The cerberus-cpp documentation

Getting Started

Installation

Cerberus-cpp is header-only, so it should be fairly easy to get up and running. It requires the following software to be available:

  • A C++14-compliant C++ compiler

  • CMake >= 3.11

  • The yaml-cpp library, version >= 0.6

  • git

The easiest way to get yaml-cpp is:

  • On Debian, Ubuntu: sudo apt install libyaml-cpp-dev

  • On MacOS: brew install yaml-cpp

With these prerequisites met, cerberus-cpp is installed just as any other CMake project is, e.g.

git clone https://github.com/dokempf/cerberus-cpp.git
cd cerberus-cpp
mkdir build
cd build
cmake ..
make
make install

Usage example

This is the most basic usage example that validates a given document against a schema.

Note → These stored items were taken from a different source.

==> src/dma_pkg.sv <==
package dma_pkg;

   // Datapath widths
   localparam int ADDR_W = 32;
   localparam int DATA_W = 32;
   localparam int LEN_W  = 16;

   // Burst and boundary limits
   localparam int MAX_BEATS  = 16;
   localparam int BEAT_BYTES = 4;
   localparam int PAGE_BYTES = 4096;
   localparam int BEATS_W    = $clog2(MAX_BEATS + 1);
   localparam int BEAT_SHIFT = $clog2(BEAT_BYTES);
   localparam int PAGE_OFS_W = $clog2(PAGE_BYTES);

   // Fixed AR channel fields
   localparam int AXI_LEN_W   = 8;
   localparam int AXI_ID_W    = 1;
   localparam int AXI_SIZE_W  = 3;
   localparam int AXI_BURST_W = 2;
   localparam logic [AXI_SIZE_W-1:0]  AR_SIZE_4B    = 3'd2;
   localparam logic [AXI_BURST_W-1:0] AR_BURST_INCR = 2'b01;
   localparam logic [AXI_ID_W-1:0]    AR_ID         = '0;

   // Engine FSM encoding
   localparam logic [1:0] ST_IDLE = 2'd0;
   localparam logic [1:0] ST_PLAN = 2'd1;
   localparam logic [1:0] ST_ADDR = 2'd2;
   localparam logic [1:0] ST_DATA = 2'd3;

   typedef struct packed {
      logic [ADDR_W-1:0] addr;
      logic [LEN_W-1:0]  len;
   } dma_cfg_t;

   typedef struct packed {
      logic [ADDR_W-1:0]    addr;
      logic [AXI_LEN_W-1:0] len;
   } axi_ar_t;

   typedef struct packed {
      logic [DATA_W-1:0] data;
      logic              last;
   } axi_r_t;

   // last marks the final word of the whole transfer
   typedef struct packed {
      logic [DATA_W-1:0] data;
      logic              last;
   } axis_t;

endpackage

==> src/dma_burst_planner.sv <==
`timescale 1ns/1ns

module dma_burst_planner (
   input  logic [dma_pkg::ADDR_W-1:0]  addr_i,
   input  logic [dma_pkg::LEN_W-1:0]   remaining_i,
   output logic [dma_pkg::BEATS_W-1:0] beats_o
);

   import dma_pkg::*;

   // Bytes until the next page boundary, 1 to PAGE_BYTES
   logic [PAGE_OFS_W:0]   page_bytes_left;
   logic [PAGE_OFS_W:0]   page_size;
   logic [LEN_W-1:0]      page_words;
   logic [LEN_W-1:0]      burst_cap;
   logic [LEN_W-1:0]      count;

   assign page_size = PAGE_BYTES[PAGE_OFS_W:0];

   assign page_bytes_left = page_size - {1'b0, addr_i[PAGE_OFS_W-1:0]};

   // Word aligned addresses only, so the shift is exact
   assign page_words = LEN_W'(page_bytes_left >> BEAT_SHIFT);

   assign burst_cap = LEN_W'(MAX_BEATS);

   // Smallest of remaining words, page room and the burst cap
   always_comb begin
      count = remaining_i;
      if (page_words < count) begin
         count = page_words;
      end
      if (burst_cap < count) begin
         count = burst_cap;
      end
   end

   // count never exceeds MAX_BEATS here
   assign beats_o = count[BEATS_W-1:0];

endmodule

==> src/dma_read_engine.sv <==
`timescale 1ns/1ns

module dma_read_engine (
   input  logic                         clk_i,
   input  logic                         rst_n_i,

   input  logic                         start_i,
   input  dma_pkg::dma_cfg_t            cfg_i,

   output logic [dma_pkg::ADDR_W-1:0]   plan_addr_o,
   output logic [dma_pkg::LEN_W-1:0]    plan_remaining_o,
   input  logic [dma_pkg::BEATS_W-1:0]  plan_beats_i,

   output dma_pkg::axi_ar_t             ar_o,
   output logic                         arvalid_o,
   input  logic                         arready_i,

   input  dma_pkg::axi_r_t              r_i,
   input  logic                         rvalid_i,
   output logic                         rready_o,

   output dma_pkg::axis_t               axis_o,
   output logic                         tvalid_o,
   input  logic                         tready_i,

   output logic                         busy_o,
   output logic                         done_o
);

   import dma_pkg::*;

   logic [1:0]          state_q;
   logic [ADDR_W-1:0]   addr_q;
   logic [LEN_W-1:0]    remaining_q;
   logic [BEATS_W-1:0]  beats_q;
   logic                done_q;

   logic                start_ok;
   logic                in_data;
   logic                beat_fire;
   logic                burst_end;
   logic                final_burst;

   // Zero length requests are dropped
   assign start_ok = start_i && (state_q == ST_IDLE) && (cfg_i.len != '0);

   assign in_data     = (state_q == ST_DATA);
   assign beat_fire   = rvalid_i && rready_o;
   assign burst_end   = beat_fire && r_i.last;
   // Remaining count was already reduced when this burst was planned
   assign final_burst = (remaining_q == '0);

   // R and stream move together
   assign rready_o = in_data && tready_i;
   assign tvalid_o = in_data && rvalid_i;

   assign axis_o.data = r_i.data;
   assign axis_o.last = r_i.last && final_burst;

   assign plan_addr_o      = addr_q;
   assign plan_remaining_o = remaining_q;

   assign ar_o.addr = addr_q;
   assign ar_o.len  = AXI_LEN_W'(beats_q - 1'b1);
   assign arvalid_o = (state_q == ST_ADDR);

   assign busy_o = (state_q != ST_IDLE);
   assign done_o = done_q;

   always_ff @(posedge clk_i or negedge rst_n_i) begin
      if (!rst_n_i) begin
         state_q     <= ST_IDLE;
         addr_q      <= '0;
         remaining_q <= '0;
         beats_q     <= '0;
         done_q      <= 1'b0;
      end else begin
         done_q <= 1'b0;
         case (state_q)
            ST_IDLE: begin
               if (start_ok) begin
                  addr_q      <= cfg_i.addr;
                  remaining_q <= cfg_i.len;
                  state_q     <= ST_PLAN;
               end
            end
            ST_PLAN: begin
               beats_q     <= plan_beats_i;
               remaining_q <= remaining_q - LEN_W'(plan_beats_i);
               state_q     <= ST_ADDR;
            end
            ST_ADDR: begin
               // AR held stable until accepted
               if (arready_i) begin
                  state_q <= ST_DATA;
               end
            end
            ST_DATA: begin
               if (burst_end) begin
                  addr_q <= addr_q + ADDR_W'(beats_q) * ADDR_W'(BEAT_BYTES);
                  if (final_burst) begin
                     done_q  <= 1'b1;
                     state_q <= ST_IDLE;
                  end else begin
                     state_q <= ST_PLAN;
                  end
               end
            end
            default: begin
               state_q <= ST_IDLE;
            end
         endcase
      end
   end

endmodule

==> src/dma_read_top.sv <==
`timescale 1ns/1ns

module dma_read_top (
   input  logic                             clk_i,
   input  logic                             rst_n_i,

   input  logic                             start_i,
   input  dma_pkg::dma_cfg_t                cfg_i,

   // AXI4 read master
   output logic [dma_pkg::ADDR_W-1:0]       araddr_o,
   output logic [dma_pkg::AXI_LEN_W-1:0]    arlen_o,
   output logic [dma_pkg::AXI_SIZE_W-1:0]   arsize_o,
   output logic [dma_pkg::AXI_BURST_W-1:0]  arburst_o,
   output logic [dma_pkg::AXI_ID_W-1:0]     arid_o,
   output logic                             arvalid_o,
   input  logic                             arready_i,
   input  logic [dma_pkg::DATA_W-1:0]       rdata_i,
   input  logic                             rlast_i,
   input  logic                             rvalid_i,
   output logic                             rready_o,

   // Stream output
   output logic [dma_pkg::DATA_W-1:0]       axis_tdata_o,
   output logic                             axis_tlast_o,
   output logic                             axis_tvalid_o,
   input  logic                             axis_tready_i,

   output logic                             busy_o,
   output logic                             done_o
);

   import dma_pkg::*;

   logic [ADDR_W-1:0]   plan_addr;
   logic [LEN_W-1:0]    plan_remaining;
   logic [BEATS_W-1:0]  plan_beats;
   axi_ar_t             ar;
   axi_r_t              r;
   axis_t               axis;

   // Single ID, 4 byte INCR bursts only
   assign arid_o    = AR_ID;
   assign arsize_o  = AR_SIZE_4B;
   assign arburst_o = AR_BURST_INCR;

   assign araddr_o = ar.addr;
   assign arlen_o  = ar.len;

   assign r.data = rdata_i;
   assign r.last = rlast_i;

   assign axis_tdata_o = axis.data;
   assign axis_tlast_o = axis.last;

   dma_burst_planner u_planner (
      .addr_i      (plan_addr),
      .remaining_i (plan_remaining),
      .beats_o     (plan_beats)
   );

   dma_read_engine u_engine (
      .clk_i            (clk_i),
      .rst_n_i          (rst_n_i),
      .start_i          (start_i),
      .cfg_i            (cfg_i),
      .plan_addr_o      (plan_addr),
      .plan_remaining_o (plan_remaining),
      .plan_beats_i     (plan_beats),
      .ar_o             (ar),
      .arvalid_o        (arvalid_o),
      .arready_i        (arready_i),
      .r_i              (r),
      .rvalid_i         (rvalid_i),
      .rready_o         (rready_o),
      .axis_o           (axis),
      .tvalid_o         (axis_tvalid_o),
      .tready_i         (axis_tready_i),
      .busy_o           (busy_o),
      .done_o           (done_o)
   );

endmodule

==> config.mk <==
export PLATFORM = sky130hd
export DESIGN_NAME = dma_read_top
export DESIGN_NICKNAME = d
export VERILOG_FILES = /design/src/dma_pkg.sv /design/src/dma_burst_planner.sv /design/src/dma_read_engine.sv /design/src/dma_read_top.sv
export SDC_FILE = /design/constraint.sdc
export NUM_CORES = 1
export LEC_CHECK = 0
export BUFFER_PORTS_ARGS = -buffer_cell sky130_fd_sc_hd__buf_4
export CAP_MARGIN = 0
export CORE_MARGIN = 2
export CORE_UTILIZATION = 30
export DETAILED_ROUTE_END_ITERATION = 8
export GPL_TIMING_DRIVEN = 0
export SLEW_MARGIN = 20
export SYNTH_ARGS = -nofsm -noshare
export SYNTH_HDL_FRONTEND = slang
export SYNTH_SLANG_ARGS = --single-unit
==> constraint.sdc <==
create_clock -name clk_i -period 6.8 [get_ports clk_i]
set_input_delay 0.68 -clock clk_i [delete_from_list [all_inputs] [get_ports clk_i]]
set_output_delay 0.68 -clock clk_i [all_outputs]
set_load 0.05 [all_outputs]
==> impl_metrics.toml <==
[yosys]
synth.avg_cell_area_um2 = 8.08
seq_area_frac_synth = 0.303
syn_area_um2 = 4620
ys.flop_type = "dfrtp_1"
yosysWarningCount = 0
synth-edff-count = 0
synthTopCellsByArea = "dfrtp_1 (30%), a21oi_1 (7.4%), ha_1 (7.0%)"
synth_top_area_frac = 0.303
synth_seq_cells = 56
ys_async_sr_fraction = 1.00
syn_inst = 572
yosys.area.top_type = "dfrtp_1"
ys_types = 62

[cells_and_area]
fillers = 1605
fin_util = 0.398
syn_to_final_growth_pct = 30.6
nets = 830
antenna_cells = 0
drive_gt1_frac = 0.288

[timing]
slew_headroom = 0.383
period_share = 0.798
period_minus_slack_ns = 5.43
fmax_mhz = 184
report.final.hold_viol_count = 0
timing.setup.tns_ns = 0
setup_viol = 0
tightestPinTransition_ns = 0.916
clock_skew_ns = 0.0116
drv_slew = 0
rsz0062_at_grt = "no"

[worst_hold_path]
hp-class = "in2async"

[grt]
antenna_found_initial = 0
use_met2 = 0.284
top_usage_layer = "met2"
use_met3 = 0.0292
grt_pass1_wl_mm = 23.3
grt_remaining_overflow = 0
met1_usage = 0.248
grt_usage = 0.178
grt_pass1_vias = 4458
grt_max_degree = 57

[cts]
cts_resized = 0
hold_buffers = 0
cts_buffers = 5
post_cts_buffers = 0
clockBufferDepth = 2
cts.sinks = 56
clkLatencyLatePin_ns = 0.31
cts_tree = "built"
h-tree-depth = 2
cts.reportedPaths.clkPinSlew_ns = 0.08
cts-root-buf = "clkbuf_16"

[floorplan]
dieArea_um2 = 16400
initial_core_util = 0.305
fp.dieW_um = 128
io_pins = 171
num_rows = 45
core-area_um2 = 15100
die_h_um = 128

[pwr]
netSwitchingPower_mw = 1.76
seqPwrFrac = 0.230
leakage_nw = 2.74
swShare = 0.553
internal_power_mw = 1.42
peakVddDrop_mv = 0.288
clock_power_share = 0.098
design_power_total_mw = 3.17
comb_power_share = 0.672
pwr_density_cell_nw_per_um2 = 526

[detailed_routing]
drc = 0
wire_per_inst_um = 16.3
vias_per_cell = 5.26
wirelength_mm = 14.7
dr.pass1.iters = 5
drt_iter0_drc = 272
postRouteAntennaNets = 0
via_count = 4754

[setup_path]
cp-end-kind = "register"
arrival_ns = 5.62
cp.required_ns = 6.99
cp_max_fo = 7
cp-start-kind = "register"
path_class = "reg2reg"

[run_status]
status = "finished, final reports clean"

[run]
cap_violations = 0

[placed_design]
gp_congestion = 0.901
port_buffers = 132
hpwl_mm = 11.2
==> cell type report <==
cell class	count	area, µm²	area share
Clock buffer	5	125	0.0207
Multi-Input combinational cell	423	2710	0.449
Clock inverter	3	47.5	0.00788
Timing Repair Buffer	132	991	0.164
Sequential cell	56	1400	0.232
Tap cell	188	235	0.0390
Buffer	67	409	0.0678
Inverter	30	113	0.0187
==> stage by stage <==
stage | cell area [µm²] | hold slack [ns] | setup WS, ns | instances
final | 6030 | 0.452 | 1.37 | 904
after global routing | 6030 | 0.522 | 1.01 | 904
after CTS | 6030 | 0.479 | 1.35 | 904
after detailed placement | 5860 | 0.536 | 1.35 | 896
after global placement | 5860 | 0.536 | 1.43 | 896
after floorplan | 4630 | 0.384 | 1.67 | 576
==> state kept, by name (all words and copies together) (netlist names) <==
| signal | cells |
|---|---|
| u_engine.plan_remaining_o | 16 |
| u_engine.state_q | 2 |
| u_engine.plan_addr_o | 32 |
| u_engine.beats_q | 5 |
| u_engine.done_o | 1 |
==> worst max-delay path, cell delays in order, from the launching register on <==
cell and delay, ns:
dfrtp_1 0.45, or3_4 0.42, or4_4 0.45, nor3_2 0.18, nand2b_1 0.16, o31a_1 0.27
nor2_1 0.10, ha_1 0.25, a21o_1 0.16, a211o_1 0.29, a221o_1 0.29, nand2_1 0.17
mux2i_1 0.28, ha_1 0.21, inv_1 0.06, fa_1 0.40, a21o_1 0.18, a21o_1 0.22
a21oi_1 0.36, a41oi_1 0.17, o22a_1 0.23
==> cell families (layout without fill, tap and decap cells) <==
group,count (synthesis),count (layout),synth area share
flops,56,56,0.303
compound gates,193,193,0.258
buf+inv,97,237,0.113
simple gates,167,167,0.183
mux,15,15,0.0352
xor+xnor,14,14,0.0265
other cells,2,6,0.00163
fa+ha+maj,28,28,0.0791
==> power groups by stage <==
stage	Clock, mW	Sequential, mW	Combinational [mW]
2_1_floorplan	0	0.971	1.27
3_3_place_gp	0	0.734	2.11
3_5_place_dp	0	0.729	2.13
4_1_cts	0.319	0.726	2.14
5_1_grt	0.330	0.763	2.33
6_report	0.310	0.731	2.13
==> Yosys cell counts (9+ instances only) <==
library cell,number
buf_4,40
o21ai_0,39
dfrtp_1,56
nor4_1,10
mux2_2,10
nor2_1,41
o22ai_1,20
ha_1,26
a21oi_1,68
and3_1,9
a21o_1,10
clkbuf_1,19
inv_1,29
nor3_1,15
nand2_1,48
==> worst paths after layout <==
kind                                                       to  cells after the start  slack, ns                startpoint
worst max register to register  u_engine.plan_remaining_o[14]                     20       1.37   u_engine.plan_addr_o[2]
worst min-delay path                  u_engine.plan_addr_o[5]                      1       0.45                   rst_n_i
min in group clk_i                   u_engine.plan_addr_o[30]                      2       0.56  u_engine.plan_addr_o[30]
worst min register to register       u_engine.plan_addr_o[30]                      2       0.56  u_engine.plan_addr_o[30]
max in group asynchronous       u_engine.plan_remaining_o[12]                      1       5.83                   rst_n_i
worst max-delay path            u_engine.plan_remaining_o[14]                     20       1.37   u_engine.plan_addr_o[2]
==> cell usage in the layout, fill, tap and decap left out, drive strengths merged, types with 7 or more instances in the layout <==
cell | Yosys | final
ha | 26 | 26
o211ai | 7 | 7
a21o | 10 | 10
nand2 | 48 | 48
nor3 | 16 | 16
mux2 | 10 | 10
dfrtp | 56 | 56
nor4 | 12 | 12
and3 | 9 | 9
o22ai | 20 | 20
nor2 | 41 | 41
a31oi | 8 | 8
a21oi | 68 | 68
inv | 29 | 29
o21ai | 40 | 40
xnor2 | 8 | 8
clkbuf | 20 | 25
nand3 | 7 | 7
buf | 47 | 179
==> routing by layer <==
layer	vias to the layer above	routed length, µm	part of all wire
met5	-	0	0
met4	0	180	0.012
met3	14	1120	0.076
met2	200	6760	0.46
met1	2207	6640	0.45
li1	2333	-	-
No activity file was read; power rests on OpenSTA's default activity.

#include<cerberus-cpp/validator.hh>
#include<yaml-cpp/yaml.h>

#include<iostream>

int main()
{
  YAML::Node schema = YAML::Load(
    "answer:          \n"
    "  type: integer  \n"
    "  default: 42    \n"
    "question:        \n"
    "  type: string   \n"
  );

  YAML::Node document;
  document["question"] = "What is 6x9?";

  cerberus::Validator validator(schema);
  if (validator.validate(document))
  {
    YAML::Node doc = validator.getDocument();
    std::cout << doc["question"].as<std::string>() << " " << doc["answer"].as<int>() << std::endl;
  }
  else
    std::cerr << validator << std::endl;
  return 0;
}

As you can see, both the schema and the document are defined using the YAML::Node data structure. In order to work with cerberus-cpp, it is important to be familiar with the basic usage of yaml-cpp as e.g. described in the yaml-cpp documentation. In the above examples, we are loading the schema from inline YAML with YAML::Load, while we programmatically construct the document. Often, your document will of course come from user input e.g. by loading it from disk with YAML::LoadFile.

Basic Usage

Validation

The most important component provided by cerberus-cpp is the cerberus::Validator class. An instance of this validator is given a schema and a document. The document is then validated against this schema using the validate method - returning a boolean value indicating success. If the validation process fails, the errors can be written to a stream using the validator’s printErrors method, or more conveniently by passing the validator itself into the stream:

cerberus::Validator validator;
if(!validator.validate(document, schema))
  std::cerr << validator << std::endl;

The schema and the document are both provided as instances of YAML::Node. Using the same data structure for schemas and documents is considered a feature of cerberus-cpp. A tutorial on how to construct these documents from YAML files, from inline strings or programmatically can be found in the yaml-cpp documentation. Both schemas and documents are always expected to be mappings.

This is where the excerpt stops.